"After we've had supper," Thad went on warmly, "Bob means to go to keep his appointment with his little cousin, who expects to slip out of the house, and meet him where he wrote her he would be at a certain hour. There's the queerest valley you ever saw just ahead of us. Across it you can see the lights of Reuben Sparks' house, and several others that lie there in a bunch, a sort of hamlet, because it's hardly a village. And Bob says that Reuben really owns about the whole place. He can get over there in an hour or so, because he knows the ground so well. And while he's gone, we can take it easy here, making up our beds for the night; if so be there are any bushes to be cut, worth sleeping on."

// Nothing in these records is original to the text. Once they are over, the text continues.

Source: an optimization exercise on an open RTL-to-GDS flow (aim: small area and a short achievable clock period). Production flows keep margins and buffers that such runs may drop.
In this exercise RTL edits were held to simulation tests only and were not proved equivalent to the original.
The clock port is modelled as an ideal driver; clocking choices that lean on that would not hold on a real chip.

==> inputs of job 1142 <==
==> flow/design.v <==
package robotSensorPkg;
	typedef struct packed {
		logic towerTurn;	 
		logic reserved;
		logic startIn;
		logic [5-1:0] limitSwitch;
		logic [1:0] odoDir;	 
		logic gripperDir;
		logic [1:0] rakeDir;	 
		logic [1:0] propDir;	 
		logic boardId;
	} statusWord_t;
	typedef union packed {
		logic [16-1:0] raw;
		statusWord_t status;
	} regWord_t;
	typedef enum logic [1:0] {
		beaconIdle,
		beaconReceiving,
		beaconGap	 
	} beaconState_t;
endpackage
`timescale 1ns/1ns
module encoderChannel #(
	parameter bit invertDir = 1'b0	 
) (
	input  logic clk,
	input  logic reset,
	input  logic encA,
	input  logic encB,
	input  logic clearCounts,
	output logic [16-1:0] countA,
	output logic [16-1:0] countB,
	output logic dirPositive
);
	logic [1:0] syncA;	 
	logic [1:0] syncB;
	logic prevA;
	logic prevB;
	logic riseA;
	logic riseB;
	always_ff @(posedge clk, posedge reset) begin
		if (reset) begin
			syncA <= '0;
			syncB <= '0;
			prevA <= 1'b0;
			prevB <= 1'b0;
		end else begin
			syncA <= {syncA[0], encA};
			syncB <= {syncB[0], encB};
			prevA <= syncA[1];
			prevB <= syncB[1];
		end
	end
	assign riseA = syncA[1] & ~prevA;
	assign riseB = syncB[1] & ~prevB;
	always_ff @(posedge clk, posedge reset) begin
		if (reset) begin
			countA <= '0;
			countB <= '0;
		end else if (clearCounts) begin
			countA <= 16'(riseA);
			countB <= 16'(riseB);
		end else begin
			countA <= countA + 16'(riseA);
			countB <= countB + 16'(riseB);
		end
	end
	always_ff @(posedge clk, posedge reset) begin
		if (reset) begin
			dirPositive <= 1'b0;
		end else if (riseA) begin
			dirPositive <= syncB[1] ^ invertDir;
		end
	end
endmodule
`timescale 1ns/1ns
module speedSampler #(
	parameter int unsigned windowCycles = 500000
) (
	input  logic clk,
	input  logic reset,
	input  logic [7-1:0][16-1:0] countA,
	input  logic [7-1:0][16-1:0] countB,
	input  logic towerTick,
	output logic clearCounts,
	output logic [7-1:0][16-1:0] axisSpeed,
	output logic [16-1:0] towerSpeed
);
	logic windowEnd;	 
	logic [16-1:0] towerCount;
	generate
		if (windowCycles == 500000) begin : genLfsr
			localparam logic [18:0] LAST_BUT_ONE = 19'h55a25;
			logic [18:0] winState;
			always_ff @(posedge clk, posedge reset) begin
				if (reset) begin
					winState <= '0;
					windowEnd <= 1'b0;
				end else begin
					winState <= windowEnd ? 19'd0 :
						{winState[17:0], ~(winState[18] ^ winState[17] ^ winState[16] ^ winState[13])};
					windowEnd <= (winState == LAST_BUT_ONE);
				end
			end
		end else begin : genBinary
			localparam int winWidth = (windowCycles > 1) ? $clog2(windowCycles) : 1;
			logic [winWidth-1:0] winCount;
			always_ff @(posedge clk, posedge reset) begin
				if (reset) begin
					winCount <= '0;
				end else if (winCount == winWidth'(windowCycles - 1)) begin
					winCount <= '0;
				end else begin
					winCount <= winCount + 1'b1;
				end
			end
			assign windowEnd = (winCount == winWidth'(windowCycles - 1));
		end
	endgenerate
	assign clearCounts = windowEnd;	 
	always_ff @(posedge clk, posedge reset) begin
		if (reset) begin
			towerCount <= '0;
		end else if (windowEnd) begin
			towerCount <= 16'(towerTick);
		end else begin
			towerCount <= towerCount + 16'(towerTick);
		end
	end
	function automatic logic [16-1:0] halfSum(input logic [16-1:0] x, input logic [16-1:0] y);
		logic [16-1:0] g;
		logic [16-1:0] p;
		logic [16-1:0] gNext;
		logic [16-1:0] pNext;
		g = x & y;
		p = x ^ y;
		for (int d = 1; d < 16; d = d * 2) begin
			gNext = g;
			pNext = p;
			for (int b = d; b < 16; b++) begin
				gNext[b] = g[b] | (p[b] & g[b - d]);
				pNext[b] = p[b] & p[b - d];
			end
			g = gNext;
			p = pNext;
		end
		halfSum = {g[16-1], (x[16-1:1] ^ y[16-1:1]) ^ g[16-2:0]};
	endfunction
	logic [7-1:0][16-1:0] pairHalf;
	always_comb begin
		for (int i = 0; i < 7; i++) begin
			pairHalf[i] = halfSum(countA[i], countB[i]);
		end
	end
	always_ff @(posedge clk, posedge reset) begin
		if (reset) begin
			axisSpeed <= '0;
			towerSpeed <= '0;
		end else if (windowEnd) begin
			for (int i = 0; i < 7; i++) begin
				axisSpeed[i] <= pairHalf[i];
			end
			towerSpeed <= towerCount;
		end
	end
endmodule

"Hey, would you see how fine a fire-tender that Giraffe is; it's gone clean out, that's what?" cried Step Hen, just then.
"Well, would you blame him, when he was listening to such an interesting story as the one I had to tell?" asked Thad. "Get busy, Number Six, and have a blaze going in quick time."
"Ay, ay, sir," sang out Giraffe, who had wisely laid aside a surplus supply of fine stuff when making the fire, which now came in very handy.
And when the coffee was finally done, and they gathered around, sitting on rocks, logs, or even cross-legged, tailor-fashion, on the ground, the eight scouts made a very fine picture in their uniforms.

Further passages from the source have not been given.